Each construction of IN will be normalized (sorted and deduplicated). TEXT_MATCH OR merge concatenates literals with a single space; no tokenization, deduplication, or sorting is performed.

### File Structure
- `entry.go`      — rewrite entry and visitor orchestration
- `util.go`       — shared helpers (column keying, value classification, sorting/dedup, constructors)
- `term_in.go`    — IN/NOT IN normalization and conversions
- `text_match.go` — TEXT_MATCH OR merge (no options)
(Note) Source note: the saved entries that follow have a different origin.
What follows belongs to an exercise in optimizing a design on an open flow for small area, a short achievable clock period and few clock cycles per item; a production flow would make more cautious choices.
Only simulation tests tie the RTL to the original design; equivalence was not proved.
Power figures rest on the tool's default switching activity, not on a simulated workload.

<file path="design/flow/run.sh">
#!/bin/bash
# synth_recipe.tcl (not shown) runs the flow's synth.tcl, then flattens the netlist and writes it again
# the make line also repeats each setting of config.mk as NAME=value (left out here)
make -C /OpenROAD-flow-scripts/flow DESIGN_CONFIG=/design/flow/config.mk WORK_HOME=/design/flow/orfs CLKGATE_MAP_FILE= SYNTH_SCRIPT=/design/flow/synth_recipe.tcl finish
</file>
<file path="design/flow/config.mk">
export PLATFORM = sky130hd
export DESIGN_NAME = ordered_unique_list_table
export DESIGN_NICKNAME = ordered_unique_list_table
export VERILOG_FILES = /design/flow/design.v
export SDC_FILE = /design/flow/constraint.sdc
export NUM_CORES = 4
export LEC_CHECK = 0
export ABC_CLOCK_PERIOD_IN_PS = 2000
export CAP_MARGIN = 20
export CORE_MARGIN = 2
export CORE_UTILIZATION = 40
export SETUP_SLACK_MARGIN = 2.5
export SLEW_MARGIN = 20
</file>
<file path="design/flow/constraint.sdc">
create_clock -name core_clock -period 4.5 [get_ports {clk}]
set_input_delay 0.9000 -clock core_clock [delete_from_list [all_inputs] [get_ports {clk}]]
set_output_delay 0.9000 -clock core_clock [all_outputs]
set_load 0.01 [all_outputs]
</file>
<file path="design/flow/design.v">
`timescale 1ns / 1ps
package oult_pkg;
  localparam int ValueW = 32;
  localparam int PosW   = 5;
  localparam int CountW = 5;
  typedef enum logic [1:0] {
    CMD_LOOKUP = 2'd0,
    CMD_INSERT = 2'd1,
    CMD_REMOVE = 2'd2,
    CMD_SPARE  = 2'd3
  } cmd_t;
  typedef enum logic [2:0] {
    STAT_OK       = 3'd0,
    STAT_RANGE    = 3'd1,
    STAT_DUP      = 3'd2,
    STAT_NOTFOUND = 3'd3,
    STAT_FULL     = 3'd4
  } status_t;
endpackage
`timescale 1ns / 1ps
module oult_cell (
  input  logic                          clk,
  input  logic                          load,
  input  logic [oult_pkg::ValueW-1:0]   wr_val,
  input  logic [oult_pkg::ValueW-1:0]   key,
  output logic                          eq
);
  logic [oult_pkg::ValueW-1:0] entry_r;
  always_ff @(posedge clk) begin
    if (load) entry_r <= wr_val;
  end
  assign eq = (entry_r == key);
endmodule
`timescale 1ns / 1ps
module ordered_unique_list_table #(
  parameter int CAPACITY = 16
) (
  input  logic        clk,
  input  logic        rst_n,
  input  logic        in_tvalid,
  output logic        in_tready,
  input  logic [39:0] in_tdata,    
  output logic        out_tvalid,
  input  logic        out_tready,
  output logic [15:0] out_tdata    
);
  localparam int CW   = $clog2(CAPACITY + 1);
  localparam int OUTQ = 4;
  localparam int RW   = 4 + oult_pkg::CountW;    
  logic [CAPACITY-1:0]         valid_r;
  logic [CW-1:0]               count_r;
  logic                        vld1_r;
  logic [1:0]                  cmd1_r;
  logic [oult_pkg::PosW-1:0]   pos1_r;
  logic [oult_pkg::ValueW-1:0] val1_r;
  logic                        vld2_r;
  logic                        ins2_r;      
  logic                        rem2_r;      
  logic                        bad2_r;      
  logic [oult_pkg::ValueW-1:0] val2_r;
  logic [CAPACITY-1:0]         hit2_r;
  logic [OUTQ-1:0]             qv_r;
  logic [RW-1:0]               qd_r [OUTQ];
  logic [2:0]                  outst_r;     
  logic                        rdy_r;
  logic in_acc;
  assign in_tready = rdy_r;
  assign in_acc    = in_tvalid && rdy_r;
  logic                present;
  logic                full;
  logic                ins_ok;
  logic                do_ins;
  logic                do_rem;
  logic [CAPACITY-1:0] free1h;      
  logic [CAPACITY-1:0] ins_k;
  logic [CAPACITY-1:0] rem_k;
  logic [CW-1:0]       count_nxt;
  logic [2:0]          status;
  assign present = |hit2_r;
  assign full    = count_r[CW-1];    
  assign ins_ok  = vld2_r && ins2_r && !bad2_r && !full;
  assign do_ins  = ins_ok && !present;
  assign do_rem  = vld2_r && rem2_r && present;
  always_comb begin
    logic seen;
    seen = 1'b0;
    for (int k = 0; k < CAPACITY; k++) begin
      free1h[k] = !valid_r[k] && !seen;
      seen      = seen || !valid_r[k];
    end
  end
  always_comb begin
    for (int k = 0; k < CAPACITY; k++) begin
      ins_k[k] = do_ins && free1h[k];
      rem_k[k] = vld2_r && rem2_r && hit2_r[k];
    end
  end
  always_comb begin
    count_nxt = count_r;
    if (do_ins)      count_nxt = count_r + CW'(1);
    else if (do_rem) count_nxt = count_r - CW'(1);
  end
  always_comb begin
    if (ins2_r) begin
      if (bad2_r)       status = oult_pkg::STAT_RANGE;
      else if (present) status = oult_pkg::STAT_DUP;
      else if (full)    status = oult_pkg::STAT_FULL;
      else              status = oult_pkg::STAT_OK;
    end else begin
      status = present ? oult_pkg::STAT_OK : oult_pkg::STAT_NOTFOUND;
    end
  end
  logic [CAPACITY-1:0] eq_k;
  for (genvar k = 0; k < CAPACITY; k++) begin : g_slot
    oult_cell u_cell (
      .clk    (clk),
      .load   (ins_k[k]),
      .wr_val (val2_r),
      .key    (val1_r),
      .eq     (eq_k[k])
    );
  end
  logic                same12;
  logic [CAPACITY-1:0] hit_nxt;
  logic                bad_nxt;
  assign same12 = (val1_r == val2_r);
  always_comb begin
    for (int k = 0; k < CAPACITY; k++) begin
      hit_nxt[k] = (eq_k[k] && valid_r[k] && !rem_k[k]) || (ins_k[k] && same12);
    end
  end
  assign bad_nxt = {1'b0, pos1_r} > {{(oult_pkg::PosW + 1 - CW){1'b0}}, count_nxt};
  logic          pop;
  logic          push;
  logic [RW-1:0] res;
  assign pop  = qv_r[0] && out_tready;
  assign push = vld2_r;
  assign res  = {count_nxt[oult_pkg::CountW-1:0], present, status};
  logic [OUTQ-1:0] qv_nxt;
  logic [RW-1:0]   qd_nxt [OUTQ];
  logic [OUTQ-1:0] tgt;
  always_comb begin
    for (int i = 0; i < OUTQ; i++) begin
      logic above, below;
      above = (i + 1 < OUTQ) ? qv_r[(i + 1) % OUTQ] : 1'b0;
      below = (i == 0) ? 1'b1 : qv_r[(i + OUTQ - 1) % OUTQ];
      tgt[i] = push && (pop ? (qv_r[i] && !above) : (!qv_r[i] && below));
      qv_nxt[i] = (pop ? above : qv_r[i]) || tgt[i];
      if (tgt[i])   qd_nxt[i] = res;
      else if (pop) qd_nxt[i] = (i + 1 < OUTQ) ? qd_r[(i + 1) % OUTQ] : qd_r[i];
      else          qd_nxt[i] = qd_r[i];
    end
  end
  logic [2:0] outst_nxt;
  always_comb begin
    outst_nxt = outst_r;
    if (in_acc && !pop)      outst_nxt = outst_r + 3'd1;
    else if (!in_acc && pop) outst_nxt = outst_r - 3'd1;
  end
  always_ff @(posedge clk) begin
    if (!rst_n) begin
      valid_r <= '0;
      count_r <= '0;
      vld1_r  <= 1'b0;
      vld2_r  <= 1'b0;
      qv_r    <= '0;
      outst_r <= '0;
      rdy_r   <= 1'b1;
    end else begin
      valid_r <= (valid_r & ~rem_k) | ins_k;
      count_r <= count_nxt;
      vld1_r  <= in_acc;
      vld2_r  <= vld1_r;
      qv_r    <= qv_nxt;
      outst_r <= outst_nxt;
      rdy_r   <= outst_nxt < 3'(OUTQ);
    end
  end
  always_ff @(posedge clk) begin
    cmd1_r <= in_tdata[1:0];
    pos1_r <= in_tdata[6:2];
    val1_r <= in_tdata[38:7];
    ins2_r <= cmd1_r == oult_pkg::CMD_INSERT;
    rem2_r <= cmd1_r == oult_pkg::CMD_REMOVE;
    bad2_r <= bad_nxt;
    val2_r <= val1_r;
    hit2_r <= hit_nxt;
    for (int i = 0; i < OUTQ; i++) qd_r[i] <= qd_nxt[i];
  end
  assign out_tvalid = qv_r[0];
  assign out_tdata  = {7'd0, qd_r[0]};
endmodule
</file>
==> results of run 1 <==
==> metal layers <==
metal / vias up / track usage
li1: 7204 / -
met1: 8786 / 0.330
met2: 882 / 0.409
met3: 241 / 0.0493
met4: 2 / 0.127
met5: - / 0
==> cells in the mapped netlist (2+ instances only) <==
master	n	area, um^2
edfxtp_1	548	16500
xnor2_1	360	3150
xor2_1	187	1640
dfxtp_1	121	2420
nand4_1	106	663
nand2_1	78	293
nor4_1	67	419
buf_2	65	325
inv_1	34	128
o21ai_0	31	155
a21oi_1	22	110
o32ai_1	13	114
ha_1	11	138
clkbuf_1	10	37.5
nor2_1	10	37.5
buf_4	8	60.1
nand3_1	7	35.0
nor2b_1	5	31.3
and2_1	4	25.0
mux2_2	4	45.0
nand2b_1	4	25.0
or3_1	4	25.0
and4_1	3	26.3
mux2i_1	3	30.0
nor3b_1	3	22.5
o21a_1	3	22.5
or2_2	3	18.8
a211oi_1	2	15.0
a21oi_2	2	17.5
nand3_2	2	20.0
nor3_1	2	10.0
nor4b_1	2	17.5
o22ai_1	2	12.5
or3b_1	2	17.5
or4_1	2	15.0
or4_4	2	22.5
==> layout by cell type, fill, tap and decap left out, types with 23 or more instances in the layout <==
cell / count
buf_4: 169
buf_6: 74
clkbuf_1: 24
clkbuf_16: 78
xnor2_1: 336
clkinvlp_4: 32
nor4_1: 44
edfxtp_1: 548
clkdlybuf4s50_1: 41
dfxtp_1: 82
nand4_1: 106
xnor2_2: 23
buf_12: 94
xor2_1: 186
nand2_1: 72
dfxtp_4: 24
==> registers in the layout, indices dropped and copies added (netlist names), 2 cells and up <==
name / count
qd_r: 36
hit2_r: 16
count_r: 5
val2_r: 32
outst_r: 3
pos1_r: 5
cmd1_r: 2
valid_r: 16
qv_r: 4
val1_r: 32
g_slot.u_cell.entry_r: 512
==> how the worst max path moves through the flow <==
stage               slack (ps)    endpoint  cells past startpoint       start
CTS                       2030      bad2_r                     11   hit2_r[7]
global route              1910      bad2_r                     11   hit2_r[2]
floorplan                 2220      bad2_r                     12   hit2_r[4]
detailed placement        1260  qd_r[2][4]                      5  out_tready
global placement          1280  qd_r[2][4]                      5  out_tready
finish                    2000      bad2_r                     11   hit2_r[4]
==> cell type report <==
class                      instances  area (um^2)  share of cell area
clock inverter                    22          287             0.00794
clock buffer                     108         2070              0.0573
sequential                       669        19000               0.526
timing repair buffer             413         5010               0.139
timing repair inverter            15          113             0.00312
antenna                            1         2.50           0.0000693
multi-input combinational        976         8350               0.231
inverter                          35          191             0.00530
tap                              864         1080              0.0300
==> power by group through the flow <==
| stage | clock (mW) | combinational (mW) | sequential, mW |
|---|---|---|---|
| final | 5.89 | 0.965 | 6.79 |
| after global routing | 6.20 | 0.994 | 6.79 |
| after CTS | 5.94 | 0.913 | 6.78 |
| after detailed placement | 0 | 0.709 | 6.95 |
| after global placement | 0 | 0.702 | 6.95 |
| after floorplan | 0 | 0.367 | 6.91 |
==> stage by stage <==
stage               cells  worst slack (ps)  utilization  instance area (um^2)
floorplan            1761              2220            -                 27000
global placement     2678              1280        0.436                 28900
detailed placement   2678              1260        0.436                 28900
CTS                  3051              2030        0.530                 35000
global route         3102              1910        0.546                 36100
finish               3103              2000        0.546                 36100
==> critical path: stages, from the launching register on <==
cell and delay [ps]:
dfxtp_2 340, nor4_4 300, and4_4 300, buf_12 140
clkinvlp_4 130, buf_6 150, a311oi_2 230, nor3_2 90
inv_1 100, ha_1 240, and4_1 180, a22oi_1 190
==> kinds of logic (layout without fill, tap and decap cells) <==
family | count (synthesis) | after routing | share of synthesized area
flops | 669 | 669 | 0.704
xor+xnor | 548 | 548 | 0.179
simple gates | 315 | 318 | 0.0684
buf+inv | 119 | 593 | 0.0211
compound gates | 85 | 85 | 0.0198
fa+ha+maj | 11 | 11 | 0.00513
mux | 7 | 7 | 0.00280
other cells | 1 | 8 | 0.000140
==> timing repair <==
item                                    in CTS  in global routing
endpoints found under the hold margin        0                  0
cloned                                      28                  5
buffers inserted                           215                 46
pin swaps                                   55                 46
endpoints found under the setup margin     626                592
resized for setup                          314                116
==> flow_summary_export.csv, run 1 <==
group,metric,value,unit
logic_synthesis,synth_cells,1755,
final_layout,drive_gt1_frac,0.306,
routing,post_drt_wl_per_cell,29.0,um
critical_path,rrSetupSlack,2000,ps
sta,whs,406,ps
routing,via_count,17100,
logic_synthesis,async_flop_share,0,
clocking,clk_pin_slew,60,ps
pwr,seqPwrFrac,0.498,
clocking,htreeDepth,3,
routing,ant_nets,0,
logic_synthesis,syn_area,26800,um^2
clocking,clk_path_buf_depth,3,
logic_synthesis,synth_cell_types,59,
critical_path,r2r-end,"bad2_r",
placement,dp_hpwl,46400,um
floorplanning,io_pins,62,
critical_path,worstPathArrival,3020,ps
pwr,p_total,13.6,mW
sta,fmax,400,MHz
critical_path,worstSetupPathType,"register to register",
floorplanning,die_h,263,um
clocking,clk_latency,620,ps
routing,highest_layer,"met5",
pwr,combinationalPowerShare,0.071,
routing,drt_iter0_drc,1927,
pwr,power_switching,3.08,mW
routing,firstDrtPassIters,5,
floorplanning,chipWidth,263,um
final_layout,fin_nets,2236,
routing,drc,0,
pwr,internal-power,10.6,mW
critical_path,r2r.worst_path.cells,11,
critical_path,r2r-start,"hit2_r[4]",
global_routing,grt_start_max_net_pins,27,
pwr,max-vdd-ir-drop,0.326,mV
floorplanning,dieArea,69200,um^2
floorplanning,core,66100,um^2
min_path,hp-class,"register to register",
status,outcome,"complete, no violations",
critical_path,worstSetupEndpointType,"register",
global_routing,grt_use_total,0.254,
sta,setup_viol,0,
sta,rsz0062_at_grt,"true",
routing,met2_length,42500,um
sta,min_period,2500,ps
placement,place.gp.congestion,0.838,
global_routing,antenna_found_initial,7,
routing,met3_length,7310,um
job,maxCapViolCount,0,
sta,hold_violations,0,
critical_path,startpoint_type,"register",
clocking,cts-hold-fix-buffers,0,
routing,met1_length,35000,um
sta,tightest_slew,744,ps
sta,slew-limit-headroom,0.501,
critical_path,crit_path_max_fanout,6,
logic_synthesis,yosys_register_bits,669,
floorplanning,initial_core_util,0.406,
floorplanning,num_rows,94,
final_layout,num-fill-cells,5152,
sta,fin_setup_tns,0,ps
sta,finalCritPeriodShare,0.555,
placement,port_buffers,53,
routing,wl,90100,um
pwr,cellPowerDensity,378,nW/um^2
logic_synthesis,seq_area_frac_synth,0.704,
global_routing,grt_pass1_vias,16700,
sta,fin_skew,27.0,ps
logic_synthesis,synth_area_per_cell,15.3,um^2
clocking,cts_tree,"yes",
final_layout,area_delta_synth_final,34.5,%
clocking,cts_root_buf,"clkbuf_16",
clocking,cts_buffers,71,
min_path,min_from,"cmd1_r[1]",
pwr,p_leak,12.1,nW
sta,final_max_slew_viol_count,0,
pwr,clockPowerShare,0.432,
routing,vias_per_cell,5.52,
min_path,min_path_cells,1,
pwr,p_sw_frac,0.226,
logic_synthesis,ys_warn_count,4,
global_routing,grt-ovfl-total,0,
logic_synthesis,ys.flop_type,"edfxtp_1",
min_path,worstHoldEndpoint,"ins2_r",
global_routing,grt_pass1_wl,123000,um
logic_synthesis,synth_edf_count,548,
critical_path,critical_path_required,5030,ps
clocking,clock-sinks,669,
Testbench counts, summed over its fixed seeds: cycles 12,024, items 12,000.
==> run 2: changes to the inputs <==
--- a/design/flow/config.mk
+++ b/design/flow/config.mk
@@ -5,9 +5,7 @@
 export SDC_FILE = /design/flow/constraint.sdc
 export NUM_CORES = 4
 export LEC_CHECK = 0
-export ABC_CLOCK_PERIOD_IN_PS = 2000
 export CAP_MARGIN = 20
 export CORE_MARGIN = 2
 export CORE_UTILIZATION = 40
-export SETUP_SLACK_MARGIN = 2.5
 export SLEW_MARGIN = 20
==> flow_summary_export.csv, run 2 <==
group,metric,value,unit
status,outcome,"complete, no violations",
sta,rsz0062_at_grt,"false",
floorplanning,chipWidth,263,um
routing,via_count,15200,
critical_path,worstSetupEndpointType,"register",
logic_synthesis,yosys_register_bits,669,
logic_synthesis,yosysMostFrequentCell,"edfxtp_1",
critical_path,worstPathArrival,3620,ps
final_layout,largest_register_ffs,512,
routing,drt_iter0_drc,1849,
sta,fin_setup_tns,0,ps
clocking,cts-hold-fix-buffers,0,
placement,place.gp.congestion,0.851,
global_routing,grt-ovfl-total,0,
sta,fmax,299,MHz
clocking,clk_latency,630,ps
floorplanning,io_pins,62,
clocking,htreeDepth,3,
critical_path,worstSetupPathType,"register to register",
global_routing,top_usage_layer,"met2",
floorplanning,core,66100,um^2
logic_synthesis,synth_top_area_cell,"edfxtp_1",
routing,firstDrtPassIters,5,
sta,slew-limit-headroom,0.269,
final_layout,stdcell_count,2828,
sta,fin_skew,33.3,ps
clocking,cts_buffers,72,
logic_synthesis,synth_cell_types,59,
floorplanning,die_h,263,um
logic_synthesis,syn_area,26800,um^2
final_layout,top_register,"g_slot.u_cell.entry_r",
clocking,clock-sinks,669,
logic_synthesis,seq_area_frac_synth,0.704,
pwr,cellPowerDensity,433,nW/um^2
critical_path,critical_path_required,4780,ps
global_routing,met3_usage,0.0400,
critical_path,slowest_stage,"and4_1",
final_layout,final_common_cell,"edfxtp_1",
min_path,hp-class,"register to register",
final_layout,fin_nets,1961,
sta,tightest_slew,1100,ps
sta,finalCritPeriodShare,0.743,
pwr,max-vdd-ir-drop,0.337,mV
clocking,clk_path_buf_depth,3,
job,maxCapViolCount,0,
placement,dp.cells,2696,
logic_synthesis,ys.flop_type,"edfxtp_1",
final_layout,fin_util,0.473,
global_routing,grt_pass1_wl,109000,um
logic_synthesis,synth_area_leaders,"edfxtp_1 61%, xnor2_1 12%, dfxtp_1 9.0%",
critical_path,crit_family,"simple AND/OR/NAND/NOR gates",
critical_path,crit_path_max_fanout,24,
logic_synthesis,synth_area_per_cell,15.3,um^2
final_layout,top_regs,"g_slot.u_cell.entry_r (512), qd_r (36)",
placement,port_buffers,53,
global_routing,antenna_found_initial,5,
logic_synthesis,ys_top_cells_by_count,"548 x edfxtp_1, 360 x xnor2_1, 187 x xor2_1",
critical_path,crit_buf_inv,2,
routing,ant_nets,0,
logic_synthesis,async_flop_share,0,
routing,drc,0,
sta,min_period,3340,ps
floorplanning,initial_core_util,0.406,
global_routing,grt_start_max_net_pins,34,
logic_synthesis,synth_edf_count,548,
routing,wl,78200,um
global_routing,grt_use_total,0.226,
routing,post_drt_wl_per_cell,27.6,um
clocking,cts_tree,"yes",
critical_path,startpoint_type,"register",
routing,vias_per_cell,5.37,
logic_synthesis,synth_cells,1755,
global_routing,grtUsageMet1,0.296,
final_layout,area_delta_synth_final,16.4,%
floorplanning,dieArea,69200,um^2
final_layout,drive_gt1_frac,0.119,
sta,hold_violations,0,
placement,dp_hpwl,47700,um
critical_path,critPathMaxStageDelay,740,ps
pwr,p_leak,10.2,nW
clocking,cts_root_buf,"clkbuf_16",
clocking,cts_setup_buffers,0,
critical_path,path_cells,"nor4_1, and4_1, nand3_2, or2_2, inv_1, buf_4",
global_routing,grt_pass1_vias,14900,
logic_synthesis,synth_top_cell_area_share,0.613,
global_routing,grtUsageMet2,0.372,
final_layout,final_cell_mix,"548 x edfxtp_1, 360 x xnor2_1, 187 x xor2_1",
logic_synthesis,ys_warn_count,4,
clocking,clk_pin_slew,60,ps
clocking,cts-resized-gates,0,
sta,final_max_slew_viol_count,0,
floorplanning,num_rows,94,
sta,setup_viol,0,
final_layout,num-fill-cells,5735,
run 2: cell types whose count changed in the layout (fill, tap and decap cells not counted), moves of 18 or more:
| cell | previous run | this run |
|---|---|---|
| clkinvlp_4 | 32 | 4 |
| buf_6 | 74 | 0 |
| inv_1 | 15 | 33 |
| xnor2_1 | 336 | 360 |
| buf_4 | 169 | 102 |
| dfxtp_1 | 82 | 120 |
| dfxtp_4 | 24 | 0 |
| buf_12 | 94 | 0 |
| nor4_1 | 44 | 67 |
| o21ai_0 | 12 | 30 |
| xnor2_2 | 23 | 1 |
run 2: power breakdown:
group / internal (mW) / switching, mW
sequential: 6.73 / 0.102
combinational: 0.254 / 0.437
clock: 3.55 / 2.46
run 2: worst paths after layout:
kind | end | slack [ps] | from | depth (start not counted)
setup / recovery | g_slot[9].u_cell.entry_r[4] | 1160 | hit2_r[10] | 6
hold reg to reg | rem2_r | 410 | cmd1_r[0] | 1
hold / removal | rem2_r | 410 | cmd1_r[0] | 1
setup reg to reg | g_slot[9].u_cell.entry_r[4] | 1160 | hit2_r[10] | 6
run 2: cells by family after synthesis:
kind of cell,count (synthesis),share of synthesized area
AOI/OAI and AO/OA,85,0.0198
xor gates and xnor gates,548,0.179
adders and majority gates,11,0.00513
buffers and inverters,119,0.0211
DFF,669,0.704
muxes,7,0.00280
other,1,0.000140
and+or+nand+nor,315,0.0684
run 2: metrics by stage:
stage / instance area (um^2) / power, mW / setup slack, ps / hold slack, ps
after global placement: 28800 / 7.64 / 1060 / 400
after detailed placement: 28800 / 7.65 / 1190 / 400
after global routing: 31200 / 13.9 / 963 / 434
final: 31200 / 13.5 / 1160 / 406
after CTS: 31200 / 13.6 / 1180 / 408
after floorplan: 26900 / 7.28 / 1560 / 326
run 2: area by class of cell:
type                    instances  area, um^2  area share
diodes                          1        2.50   0.0000801
clock buffers                  96        2000      0.0639
clock inverters                35         419      0.0134
inverters                      35         131     0.00421
multi-input cells             973        7430       0.238
flip-flops and latches        669       18900       0.604
well taps                     864        1080      0.0346
repair buffers                155        1300      0.0415
run 2: routing by layer:
metal | routed length, um | part of all wire
met5 | 13 | 0.00017
met4 | 2960 | 0.038
met3 | 5630 | 0.072
met2 | 37800 | 0.48
met1 | 31800 | 0.41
- `range.go`      — range tightening/weakening and interval construction

### Future Extensions
- More IN-range algebra (e.g., `IN` vs exact equality propagation across subtrees).
- Merging phrase_match or other string ops with clearly-defined token rules.
- More algebraic simplifications around equality and null checks:
  - Contradiction detection: `(a == 1) AND (a == 2)` → `false`; `(a > 10) AND (a == 5)` → `false`
  - Tautology detection: `(a > 10) OR (a <= 10)` → `true` (for non-NULL values)
  - Absorption laws: `(a > 10) OR ((a > 10) AND (b > 20))` → `a > 10`
- Advanced BinaryRangeExpr merging:
  - OR with 3+ intervals: Currently limited to 2 intervals. Full interval merging algorithm needed for `(10 < x < 20) OR (15 < x < 25) OR (22 < x < 30)` → `(10 < x < 30)`.
  - OR with unbounded + bounded: Currently skipped. Could optimize `(x > 10) OR (5 < x < 15)` → `x > 5`.